Поэт самолично дважды читал Августу отдельные книги «Энеиды», а именно четвертую и шестую, — знаменательный выбор. Автор учитывал, насколько именно эти две книги достойны подобного слушателя. Вторую из них Вергилий, по-видимому, огласил не только ради ее поэтических или философских достоинств, — прямая хвала не могла не льстить Августу.

Светоний сообщает, что перед смертью, уже в Брундизии, Вергилий завещал уничтожить «Энеиду», считая ее «незаконченной». Мы лишены возможности судить о том, что понимал поэт под «незаконченностью». Едва ли думал он о коренпой переработке поэмы, — но его недовольство выполнением грандиозного замысла несомненно. Друзья не послушались поэта. Они, с благословения Августа, только подвергли «Энеиду» легкой редакции, сохранив целый ряд недоработанных автором более коротких строк, и отдали поэму в переписку для широкого распространения.

При жизни Вергилий был очень знаменит. Есть сведения, что, когда он входил в театр читать свои стихи, граждане оказывали ему почести, подобавшие Августу. Уже много лет спустя после кончины поэта день его смерти, иды октября, считался священным.

Вергилий не потерял своего авторитета и в последующие века, когда литературные вкусы стали совсем иными, — но слава его пошла по двум весьма различным руслам. Она суживалась в тех кругах, которые могли оценить его поэтические достоинства, и расширялась в народной массе, которая знакомилась, однако, лишь с отрывками из произведений Вергилия, приводимыми в качестве грамматических и стилистических примеров в школах, или же вовсе его не читала, зато много слышала о нем и постепенно создавала свой, народный образ поэта, доверяя ходячей молве. Обе эти славы переступили порог, отделявший рабовладельческий мир от феодального, языческий от христианского. Низовая слава Вергилия представляет явление уникальное и в высшей степени любопытное.
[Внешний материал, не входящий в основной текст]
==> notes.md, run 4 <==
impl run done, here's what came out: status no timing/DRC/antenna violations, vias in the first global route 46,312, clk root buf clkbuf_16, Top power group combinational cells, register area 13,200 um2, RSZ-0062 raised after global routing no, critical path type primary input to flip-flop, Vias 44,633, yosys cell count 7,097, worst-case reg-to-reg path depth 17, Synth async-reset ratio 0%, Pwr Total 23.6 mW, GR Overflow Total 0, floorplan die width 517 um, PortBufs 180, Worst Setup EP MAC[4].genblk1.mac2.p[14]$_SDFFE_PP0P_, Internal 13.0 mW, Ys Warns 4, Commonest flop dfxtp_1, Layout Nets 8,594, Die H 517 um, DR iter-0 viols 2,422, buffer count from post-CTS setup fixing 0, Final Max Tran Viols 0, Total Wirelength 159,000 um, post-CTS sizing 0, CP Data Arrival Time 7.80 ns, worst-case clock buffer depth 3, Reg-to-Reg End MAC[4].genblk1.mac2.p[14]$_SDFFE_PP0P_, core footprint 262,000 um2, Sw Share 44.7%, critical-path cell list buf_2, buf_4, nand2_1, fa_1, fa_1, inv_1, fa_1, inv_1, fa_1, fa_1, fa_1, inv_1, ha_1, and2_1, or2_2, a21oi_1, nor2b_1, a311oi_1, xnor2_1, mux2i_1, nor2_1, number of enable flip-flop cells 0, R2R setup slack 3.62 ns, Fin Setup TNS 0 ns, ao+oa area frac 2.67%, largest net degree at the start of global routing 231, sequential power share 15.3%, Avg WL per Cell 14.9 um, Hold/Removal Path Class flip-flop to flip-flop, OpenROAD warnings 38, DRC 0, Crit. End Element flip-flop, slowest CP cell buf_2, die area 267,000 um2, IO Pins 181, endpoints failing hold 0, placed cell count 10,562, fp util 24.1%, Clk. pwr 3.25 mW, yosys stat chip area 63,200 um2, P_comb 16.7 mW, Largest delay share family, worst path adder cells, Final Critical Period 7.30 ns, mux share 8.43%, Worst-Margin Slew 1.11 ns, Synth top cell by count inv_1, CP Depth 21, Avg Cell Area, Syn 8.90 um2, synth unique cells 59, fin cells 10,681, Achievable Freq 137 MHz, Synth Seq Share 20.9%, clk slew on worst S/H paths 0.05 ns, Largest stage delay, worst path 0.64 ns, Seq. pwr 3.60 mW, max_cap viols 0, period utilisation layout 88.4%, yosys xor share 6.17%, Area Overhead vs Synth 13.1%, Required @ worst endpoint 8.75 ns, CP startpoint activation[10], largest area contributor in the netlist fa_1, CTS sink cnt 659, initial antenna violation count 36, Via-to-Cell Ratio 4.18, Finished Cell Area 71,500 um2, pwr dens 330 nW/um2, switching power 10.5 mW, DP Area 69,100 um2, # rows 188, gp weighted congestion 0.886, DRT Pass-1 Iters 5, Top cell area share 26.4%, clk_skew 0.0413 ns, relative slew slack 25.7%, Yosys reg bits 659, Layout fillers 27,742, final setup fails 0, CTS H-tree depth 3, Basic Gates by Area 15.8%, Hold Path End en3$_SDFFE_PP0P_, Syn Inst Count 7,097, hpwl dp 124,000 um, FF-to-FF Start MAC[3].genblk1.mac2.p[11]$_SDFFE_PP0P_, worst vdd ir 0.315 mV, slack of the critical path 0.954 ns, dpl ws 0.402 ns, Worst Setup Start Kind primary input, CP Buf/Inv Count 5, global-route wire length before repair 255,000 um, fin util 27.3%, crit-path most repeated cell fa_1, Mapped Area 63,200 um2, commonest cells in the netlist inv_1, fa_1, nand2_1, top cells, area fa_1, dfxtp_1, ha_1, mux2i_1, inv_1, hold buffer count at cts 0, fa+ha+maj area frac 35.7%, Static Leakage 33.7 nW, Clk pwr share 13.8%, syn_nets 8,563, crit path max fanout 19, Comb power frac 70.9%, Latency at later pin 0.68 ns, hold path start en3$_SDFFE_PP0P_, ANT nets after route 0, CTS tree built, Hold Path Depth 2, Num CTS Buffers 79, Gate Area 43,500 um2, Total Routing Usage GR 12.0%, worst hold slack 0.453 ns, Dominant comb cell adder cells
Setup of wip/zinc:
## gainBal
module gainBal (
    input  wire             clk,
    input  wire             rstn,
    input  wire             din_val,
    input  wire [255:0]     din,
    input  wire [63:0]      gain,
    input  wire [31:0]      bal,
    output reg              dout_val,
    output reg  [255:0]     dout
);
For scale: roughly 17000 cells after synthesis, roughly 610 I/O pins, about 160000 sq um of cells after synthesis.
make LEC_CHECK=0 ABC_AREA=0 CAP_MARGIN=5 CELL_PAD_IN_SITES_GLOBAL_PLACEMENT=0 CORE_ASPECT_RATIO=0.94 CORE_MARGIN=2 CORE_UTILIZATION=72 CTS_CLUSTER_SIZE=40 GPL_ROUTABILITY_DRIVEN=1 HOLD_SLACK_MARGIN=0.29 PLACE_DENSITY=0.64 SETUP_SLACK_MARGIN=-0.36 SLEW_MARGIN=35 TNS_END_PERCENT=85 finish   # period 5.2 ns
run.sh (not shown) runs the stock make flow with config.mk's settings and CLKGATE_MAP_FILE=.
The layout from wip/zinc, despite a flow that completed every stage, fails the layout checks, with the failing checks listed as negative setup slack.
== v2 ==
Design saw2sin, start of the top module:
module saw2sin
( input  var        i_clk
, input  var [15:0] i_saw
, output var [15:0] o_sin
);
logic invert;
always_comb invert = i_saw[15];
logic reverse;
always_comb reverse = i_saw[14];
logic [15:0] qsaw;
always_comb qsaw = reverse
  ? {~i_saw[13:0], 2'b11}  
  : {i_saw[13:0], 2'b01};  
logic [15:0] qsin;
cordic cordic
( .i_qph (qsaw)
, .o_sin (qsin)
);
logic [16:0] sin;
always_ff @(posedge i_clk) sin <= reverse
  ? (invert ? ~{1'b1, qsin[15:0]}           
            : {1'b1, qsin[15:0]} + 17'd1)   
  : (invert ? ~{1'b1, qsin[15:0]} + 17'd2   
            : {1'b1, qsin[15:0]} + 17'd0);  
always_comb o_sin = sin[16:1];
endmodule
Settings: LEC_CHECK=0, CAP_MARGIN=20, CORE_MARGIN=2, CORE_UTILIZATION=40, CTS_CLUSTER_SIZE=13, HOLD_SLACK_MARGIN=0.04, PLACE_DENSITY_LB_ADDON=0.17, SLEW_MARGIN=20; clock period 95.9 ns.
run.sh (not shown) runs the stock make flow with config.mk's settings and CLKGATE_MAP_FILE=.
diff inputs: v2 => v5
--- a/flow/config.mk
+++ b/flow/config.mk
@@ -8,5 +8,9 @@
-export CAP_MARGIN = 20
-export CORE_MARGIN = 2
-export CORE_UTILIZATION = 40
-export CTS_CLUSTER_SIZE = 13
-export HOLD_SLACK_MARGIN = 0.04
+export CAP_MARGIN = 5
+export CELL_PAD_IN_SITES_DETAIL_PLACEMENT = 2
+export CELL_PAD_IN_SITES_GLOBAL_PLACEMENT = 0
+export CORE_MARGIN = 4
+export CORE_UTILIZATION = 54
+export CTS_CLUSTER_SIZE = 57
+export HOLD_SLACK_MARGIN = 0.27
+export MAX_ROUTING_LAYER = met4
+export MIN_ROUTING_LAYER = met2
## What came out
- FAIL v5 @ 3_5_place_dp: tool exited with error
- v5 improves on v2 in die area.
- Diff v2 -> v5: area fraction in full adders, half adders and majority gates essentially unchanged, fraction of registers with async set or reset after synthesis essentially unchanged, height of the chip decreased about 13%, placer's final routability congestion estimate increased 14%.
- As far as synthesized cell count goes, v2 and v5 are indistinguishable; the numbers are identical.
- Comparing v5 against v2, there is no change at all in number of input and output port buffers inserted.
- Between v2 and v5, the count of different cell masters after synthesis figures differ only marginally.
What v22 does differently from v5 at the input level:
==> flow/config.mk <==
export PLATFORM = sky130hd
export DESIGN_NAME = saw2sin
export DESIGN_NICKNAME = saw2sin
export VERILOG_FILES = /design/flow/design.v
export SDC_FILE = /design/flow/constraint.sdc
export NUM_CORES = 4
export LEC_CHECK = 0
export CAP_MARGIN = 20
export CORE_MARGIN = 2
export CORE_UTILIZATION = 57
export SLEW_MARGIN = 20
==> flow/constraint.sdc <==
create_clock -name core_clock -period 58.1 [get_ports {i_clk}]
set_input_delay 11.6200 -clock core_clock [delete_from_list [all_inputs] [get_ports {i_clk}]]
set_output_delay 11.6200 -clock core_clock [all_outputs]
set_load 0.01 [all_outputs]
==> comparison <==
v22 never completed, since it errored out during 5_1_grt. From v5 to v22, mean instance size in the synthesized netlist did not move at all. Re area figure in the yosys stat output: no difference whatsoever between v22 and v5. Floorplan die width delta for v22 relative to v5: about 4% lower. Relative to v5, the die outline height of v22 is lower by 12 um. On die size, v22 does better than v5. Floorplan row count: v22 < v5.
The inputs of v35 differ from those of v22 as listed below.
--- a/flow/config.mk
+++ b/flow/config.mk
@@ -10 +10,2 @@
-export CORE_UTILIZATION = 57
+export CORE_UTILIZATION = 66
+export MAX_ROUTING_LAYER = met4
@@ -11,0 +13 @@
+export TNS_END_PERCENT = 5
==> flow/constraint.sdc <==
create_clock -name core_clock -period 62.6 [get_ports {i_clk}]
set_input_delay 12.5200 -clock core_clock [delete_from_list [all_inputs] [get_ports {i_clk}]]
set_output_delay 12.5200 -clock core_clock [all_outputs]
set_load 0.01 [all_outputs]
--- outcome ---
v35 had finished all stages when the layout checks came back failing, citing setup timing. For core area, dividing the value from v35 by the value from v22 gives 0.856. v35 vs v22: area of the die down by more than 10%. Delta (v35 minus v22): number of cells in the design after placement lost about 18%; final HPWL from detailed placement -15%; worst setup timing slack at the placement stage grew by 2240 ps; post-detailed-placement cell area shows a reduction of 12,000 um^2. Measured against v22, the post-CTS setup buffer count of v35 comes out at 0.14 times the reference value.
### v35 -> v34
--- a/flow/config.mk
+++ b/flow/config.mk
@@ -10,2 +10 @@
-export CORE_UTILIZATION = 66
-export MAX_ROUTING_LAYER = met4
+export CORE_UTILIZATION = 15
@@ -13 +11,0 @@
-export TNS_END_PERCENT = 5
==> flow/constraint.sdc <==
create_clock -name core_clock -period 76.6 [get_ports {i_clk}]
set_input_delay 15.3200 -clock core_clock [delete_from_list [all_inputs] [get_ports {i_clk}]]
set_output_delay 15.3200 -clock core_clock [all_outputs]
set_load 0.01 [all_outputs]
v34 completed every stage of the flow, and the final layout passed the timing, DRC and antenna checks. Global-route wire length before repair went down by a few percent going from v35 to v34. Portion of netlist area occupied by mux cells of v34 is on par with v35. Between v35 and v34, maximum fanout encountered on the critical timing path is higher for v34, v35 comes in under that.

* * *

Setup of job 5923:
saw2sin again, from the RTL that the note above started with.
clock: 38.2 ns
lec_check: 0
abc_area: 1
cap_margin: 15
core_margin: 2
core_utilization: 72
cts_cluster_size: 99
slew_margin: 20
tns_end_percent: 10
Job 5923: aborted in detailed placement (tool error)
Here is what was changed in the inputs of job 8285 compared with job 5923.
--- a/flow/config.mk
+++ b/flow/config.mk
@@ -8,2 +8 @@
-export ABC_AREA = 1
-export CAP_MARGIN = 15
+export CAP_MARGIN = 20
@@ -11,2 +10 @@
-export CORE_UTILIZATION = 72
-export CTS_CLUSTER_SIZE = 99
+export CORE_UTILIZATION = 70
@@ -14 +11,0 @@
-export TNS_END_PERCENT = 10
==> flow/constraint.sdc <==
create_clock -name core_clock -period 54.0 [get_ports {i_clk}]
set_input_delay 10.8000 -clock core_clock [delete_from_list [all_inputs] [get_ports {i_clk}]]
set_output_delay 10.8000 -clock core_clock [all_outputs]
set_load 0.01 [all_outputs]
Results
- Job 8285: aborted in detailed placement (tool error)
- Against job 5923, synthesized cell area in job 8285 fell slightly.
- Diff job 5923 and job 8285: post-synthesis cell count from yosys lower in job 8285
- On multiplexer area fraction after synthesis: between job 5923 and job 8285, it ends up lower for job 5923.
- Diff job 8285..job 5923 | post-synthesis sequential area ratio | negligible
- Largest family of logic cells by area = adder cells: job 5923; largest family of logic cells by area = AND-OR/OR-AND gates: job 8285
- In the flow results for job 5923 and job 8285, the share of synthesized cell area in full adder, half adder and majority cells is larger on job 8285.
- When the final numbers for job 5923 and job 8285 were put side by side, the complex-gate fraction of the synthesized area turned out to be smaller in job 5923.
- On simple logic cell fraction of the synthesized area, the lower figure sits with job 8285, not job 5923.
- The mean cell area of the mapped netlist of job 8285 exceeds that of job 5923 by about 11%.
- Cell count after synthesis ended up 728 lower on job 8285 than on job 5923.
- Floorplan die area was higher in the run labelled job 8285.
diff inputs: job 8285 => job 4201
--- a/flow/config.mk
+++ b/flow/config.mk
@@ -10 +10 @@
-export CORE_UTILIZATION = 70
+export CORE_UTILIZATION = 57
@@ -11,0 +12 @@
+export TNS_END_PERCENT = 5
==> flow/constraint.sdc <==
create_clock -name core_clock -period 57.4 [get_ports {i_clk}]
set_input_delay 11.4800 -clock core_clock [delete_from_list [all_inputs] [get_ports {i_clk}]]
set_output_delay 11.4800 -clock core_clock [all_outputs]
set_load 0.01 [all_outputs]
==> results <==
The flow ran to completion for all of job 8285 and job 4201 but job 8285, which stopped partway. Completing all stages was not enough for job 4201: its layout failed the final checks because of negative setup slack. No final results exist for job 8285, since it was stopped by error DPL-0038 during detailed placement. NOTE: final weighted congestion in routability-driven placement in job 4201 falls short of that of job 8285. Job 8285 -> job 4201: die size increased by more than 10%. Any difference in I/O pin count between job 4201 and job 8285 is small enough to ignore.
What job 3699 does differently from job 4201 at the input level:
--- a/flow/config.mk
+++ b/flow/config.mk
@@ -7,0 +8 @@
+export ABC_AREA = 1
@@ -10,0 +12 @@
+export HOLD_SLACK_MARGIN = -0.1
@@ -12 +13,0 @@
-export TNS_END_PERCENT = 5
==> flow/constraint.sdc <==
create_clock -name core_clock -period 53.3 [get_ports {i_clk}]
set_input_delay 10.6600 -clock core_clock [delete_from_list [all_inputs] [get_ports {i_clk}]]
set_output_delay 10.6600 -clock core_clock [all_outputs]
set_load 0.01 [all_outputs]
==> results <==
What the final checks of job 3699 revealed, after a flow that finished every stage, was a layout that fails on negative setup slack.
Compared with job 4201, job 3699 shows a higher netlist area before placement.
The run showing the smaller setup slack is job 4201.
NOTE final cell area excluding filler cells job 4201->job 3699 decreased by a few percent
In job 3699, aggregate routed wire length is lower than in job 4201.
Job 3699 vs. job 4201: initial antenna violation count decreased by 1 relative to the old numbers; die area increased by about 0.64% relative to the old numbers; met3 usage in global routing decreased by 1.6 points relative to the old numbers; chip area estimate from yosys synthesis increased by 290 µm² relative to the old numbers.

* * *

== run 1 ==
The RTL this note starts from:
==> flow/design.v <==
`default_nettype none
module cordic
( input  var [15:0] i_qph  
, output var [15:0] o_sin  
);
logic [15:0] i_x;
logic [15:0] i_y;
always_comb i_x = i_qph[15] ? 16'h0000 : 16'hDBD9;
always_comb i_y = i_qph[15] ? 16'hDBD9 : 16'h0000;
logic [22:0] cordic_angle [0:18];
always_comb cordic_angle[ 0] = 23'h25C80A;  
always_comb cordic_angle[ 1] = 23'h13F670;  
always_comb cordic_angle[ 2] = 23'h0A2223;  
always_comb cordic_angle[ 3] = 23'h05161A;  
always_comb cordic_angle[ 4] = 23'h028BAF;  
always_comb cordic_angle[ 5] = 23'h0145EC;  
always_comb cordic_angle[ 6] = 23'h00A2F8;  
always_comb cordic_angle[ 7] = 23'h00517C;  
always_comb cordic_angle[ 8] = 23'h0028BE;  
always_comb cordic_angle[ 9] = 23'h00145F;  
always_comb cordic_angle[10] = 23'h000A2F;  
always_comb cordic_angle[11] = 23'h000517;  
always_comb cordic_angle[12] = 23'h00028B;  
always_comb cordic_angle[13] = 23'h000145;  
always_comb cordic_angle[14] = 23'h0000A2;  
always_comb cordic_angle[15] = 23'h000051;  
always_comb cordic_angle[16] = 23'h000028;  
always_comb cordic_angle[17] = 23'h000014;  
always_comb cordic_angle[18] = 23'h00000A;  
/*verilator lint_off UNOPTFLAT*/
logic [18:0] x [0:19];
logic [18:0] y [0:19];
logic [22:0] p [0:19];
/*verilator lint_on UNOPTFLAT*/
always_comb x[0] = {1'b0, i_x, {2{1'b0}}};
always_comb y[0] = {1'b0, i_y, {2{1'b0}}};
always_comb p[0] = {i_qph, {7{1'b0}}};
/*verilator lint_off ALWCOMBORDER*/
for (genvar i = 0; i < 19; i = i + 1) begin: l_cordic_steps
  always_comb
    if (p[i][22]) begin
      x[i+1] = x[i] + (y[i] >>> (i+1));
      y[i+1] = y[i] - (x[i] >>> (i+1));
      p[i+1] = p[i] + cordic_angle[i];
    end else begin
      x[i+1] = x[i] - (y[i] >>> (i+1));
      y[i+1] = y[i] + (x[i] >>> (i+1));
      p[i+1] = p[i] - cordic_angle[i];
    end
end
/*verilator lint_on ALWCOMBORDER*/
always_comb
  if (i_qph > 16'd65508)   o_sin = 16'hFFFE;
  else if (i_qph < 16'd32) o_sin = i_qph + (i_qph >> 1);
  else                     o_sin = y[19][17:2];
endmodule
`default_nettype none
module saw2sin
( input  var        i_clk
, input  var [15:0] i_saw
, output var [15:0] o_sin
);
logic invert;
always_comb invert = i_saw[15];
logic reverse;
always_comb reverse = i_saw[14];
logic [15:0] qsaw;
always_comb qsaw = reverse
  ? {~i_saw[13:0], 2'b11}  
  : {i_saw[13:0], 2'b01};  
logic [15:0] qsin;
cordic cordic
( .i_qph (qsaw)
, .o_sin (qsin)
);
logic [16:0] sin;
always_ff @(posedge i_clk) sin <= reverse
  ? (invert ? ~{1'b1, qsin[15:0]}           
            : {1'b1, qsin[15:0]} + 17'd1)   
  : (invert ? ~{1'b1, qsin[15:0]} + 17'd2   
            : {1'b1, qsin[15:0]} + 17'd0);  
always_comb o_sin = sin[16:1];
endmodule
Settings: LEC_CHECK=0, ABC_AREA=1, CAP_MARGIN=10, CELL_PAD_IN_SITES_GLOBAL_PLACEMENT=1, CORE_ASPECT_RATIO=1.23, CORE_MARGIN=4, CORE_UTILIZATION=40, CTS_CLUSTER_DIAMETER=36, GPL_ROUTABILITY_DRIVEN=0, GPL_TIMING_DRIVEN=0, MIN_ROUTING_LAYER=met1, PLACE_DENSITY_LB_ADDON=0.05, SLEW_MARGIN=20; clock period 63.8 ns.
What run 2 does differently from run 1 at the input level:
Settings: swapping 40 for 28 in CORE_UTILIZATION; clearing PLACE_DENSITY_LB_ADDON, which used to be 0.05; putting SETUP_SLACK_MARGIN at 5.0 where nothing was set.
Results
Shortest period the worst path allows is higher on run 1
Run 2: no failed stages, no open violations at the end
Share of cell area taken by flip-flops and latches: run 2 vs run 1 — no meaningful difference
Pre-CTS worst setup slack in run 2 vs run 1: down 0.30 ns
The fraction of cell area in non-clock buffers of run 2 exceeds that of run 1 by 4.3 points.
On wire length, run 2 does worse than run 1.
Between run 2 and run 1, fraction of met2 tracks used by global routing is higher for run 1, run 2 comes in under that.
Delta (run 2 minus run 1): quantity of gates resized following cts up about 300%, signal arrival time at the worst endpoint down 2.78 ns, global-route track usage on met1 down 6.0 points.
The following lists how run 3 was set up differently from run 2:
Settings: changing CORE_MARGIN from 4 to 2; changing MIN_ROUTING_LAYER from met1 to met2; changing CORE_UTILIZATION from 28 to 40; removing SETUP_SLACK_MARGIN (formerly 5.0); removing ABC_AREA (formerly 1); removing GPL_TIMING_DRIVEN (formerly 0); removing GPL_ROUTABILITY_DRIVEN (formerly 0); removing CTS_CLUSTER_DIAMETER (formerly 36); removing CELL_PAD_IN_SITES_GLOBAL_PLACEMENT (formerly 1); removing CORE_ASPECT_RATIO (formerly 1.23); changing CAP_MARGIN from 10 to 20.
## What came out
Run 3 finished every stage and its layout cleared the timing, DRC and antenna checks.
There was hardly any difference in flop share of the area between run 2 and run 3.
Comparing run 3 and run 2, the lower detailed placement HPWL was measured on run 2.
Between run 3 and run 2, it is run 3 whose final cell count is lower, by 296.
Run 3 against run 2; total number of vias is up by more than half.
Cmp run 3 vs run 2: final routed wirelength across all metal layers higher in run 3
In run 3, relative area change from synthesis to final layout is higher than in run 2.
Hold slack for run 3: 0.19 ns up relative to run 2
Summary of run 3 over run 2: summed area of non-filler cells in the final layout higher; netlist area before placement lower.
Between run 3 and run 2, starting DRC count in detailed routing is lower for run 2, run 3 comes in above that.
Max freq run 2 -> run 3: degraded
> inputs changed (run 3 -> run 4)
Settings: changing CORE_UTILIZATION from 40 to 65; removing MIN_ROUTING_LAYER (formerly met2); changing the clock period (ns, I/O delays scaled along) from 63.8 to 67.6.
--- outcome ---
Higher global-route usage was reported by run 3, not run 4.
Summary: with run 3 as the reference, die area in run 4 moved down by more than a quarter.
Taking run 3 as the reference, in run 4 sequential cell area share stayed essentially flat; post-synthesis to final-layout area growth fell by 25 points; number of nets at floorplan stayed essentially flat; total number of sequential cells stayed essentially flat.
Higher final core utilization among run 4 and run 3: run 4
| total placed cells including tap cells | run 4 vs run 3 | 1748 lower |
Count of clock buffers in the final design up 1 in run 4 wrt run 3
Diff run 4 and run 3: largest driver fanout on the critical path higher in run 4

* * *

// saw2sin: RTL as listed in full above, without the edits since
clock: 78.7 ns
lec_check: 0
cap_margin: 20
core_margin: 2
core_utilization: 9
slew_margin: 20
The starting point completed without violations.
Rerun with:
CORE_UTILIZATION = 40   (was 9)
clock period = 70.0 ns   (was 78.7 ns; I/O delays follow)
Worst setup slack gets worse by 1.4 ns.
Final cell count went down by well over a third.
Design area went down by a few percent.
Synthesized area stays the same.
Global-route usage went up by 16 points.
Rerun with:
CORE_MARGIN = 7   (was 2)
CORE_UTILIZATION = 53   (was 40)
CTS_CLUSTER_DIAMETER = 330   (was not set)
CTS_CLUSTER_SIZE = 95   (was not set)
TNS_END_PERCENT = 5   (was not set)
=> Design area drops by 1.6%. Global-route usage climbs by 4.8 points. Routed wire length is about the same. Sequential share of layout area stays flat. Synthesized area stays the same. Fmax drops by 0.42%. Sequential cell count stays the same. Utilization climbs by 14 points. Hold slack gets better by 0.24 ns. Final cell count drops by 5.7%. Non-clock buffer count drops by 32.
Rerun with:
CORE_ASPECT_RATIO = 0.5   (was not set)
CORE_UTILIZATION = 72   (was 53)
PLACE_DENSITY = 0.4   (was not set)
After rerunning: The new run went through all stages and came out clean; design area is lower by 0.36%; worst setup slack gets worse by 0.78 ns; global-route usage is higher by 7.9 points; sequential share of layout area barely changes; area after synthesis stays the same; count of clock-buffer cells in the layout is higher by 1.
Rerun with:
CORE_ASPECT_RATIO = not set   (was 0.5)
CORE_MARGIN = 2   (was 7)
CORE_UTILIZATION = 65   (was 72)
CTS_CLUSTER_DIAMETER = not set   (was 330)
CTS_CLUSTER_SIZE = not set   (was 95)
PLACE_DENSITY = not set   (was 0.4)
TNS_END_PERCENT = not set   (was 5)
clock period = 52.8 ns   (was 70.0 ns; I/O delays follow)
What happened:
- The changed run never finished: it broke off in detailed placement (DPL-0033)
- die size went up by about 1.7%
- area after synthesis is unchanged
- synthesized cell count does not change
Rerun with:
CORE_UTILIZATION = 40   (was 65)
clock period = 67.6 ns   (was 52.8 ns; I/O delays follow)
Effect: With this change the flow went through all stages and came out clean; die size rises by well over a third; area after synthesis is unchanged; synthesized cell count is unchanged.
Непонятная в своем пророческом стиле эклога IV «Буколик», подробно изложенная в эклоге VII церемония волшебства, неоднократное упоминание Кумской сивиллы и схождения в загробный мир, описанный с такой ощутимой конкретностью, — все это овеяло образ Вергилия таинственностью, перед которой опасливо трепетали и благоговейно изумлялись. Уже начиная с времени самого Августа, более чем на тридцать лет пережившего своего поэта, Вергилий стал приобретать легендарные черты, все более отдалявшие подлинный его облик. Суеверному простолюдину он стал представляться чародеем, описанные им заклинания или посещения обители умерших принимались за личный опыт. Всегда отличавшийся примитивным суеверием Неаполь особенно усердствовал в нагромождении на память Вергилия умственного хлама. В средневековой «Партенопейской хронике» читаем, что Вергилий, как добрый волшебник, оказал неаполитанцам ряд благодеяний: уничтожил мух, разносивших болезни, изгнал цикад, мешавших людям спать своим «грубым пением»), устроил купанья в Пайях, увеличил число рыбы в мелком Неаполитанском заливе и т. д. Автор «Хроники» видит в этом «милость божию», а вместе с тем убежден, что Вергилий — чернокнижник, научившийся всяким сатанинским делам у Хирона, — тут неаполитанцы путали Гераклова наставника, кентавра Хирона, с реальным преподавателем «эпикурова сада», Сироном. Век за веком Вергилий, забытый толпою как поэт, продолжал считаться «злодеем, поклонником демонов», ничего не умевшим делать без помощи нечистой силы. Такое мракобесие в отношении к Вергилию было устойчиво, в XIV столетии Боккаччо еще верил некоторым неаполитанским нелепостям.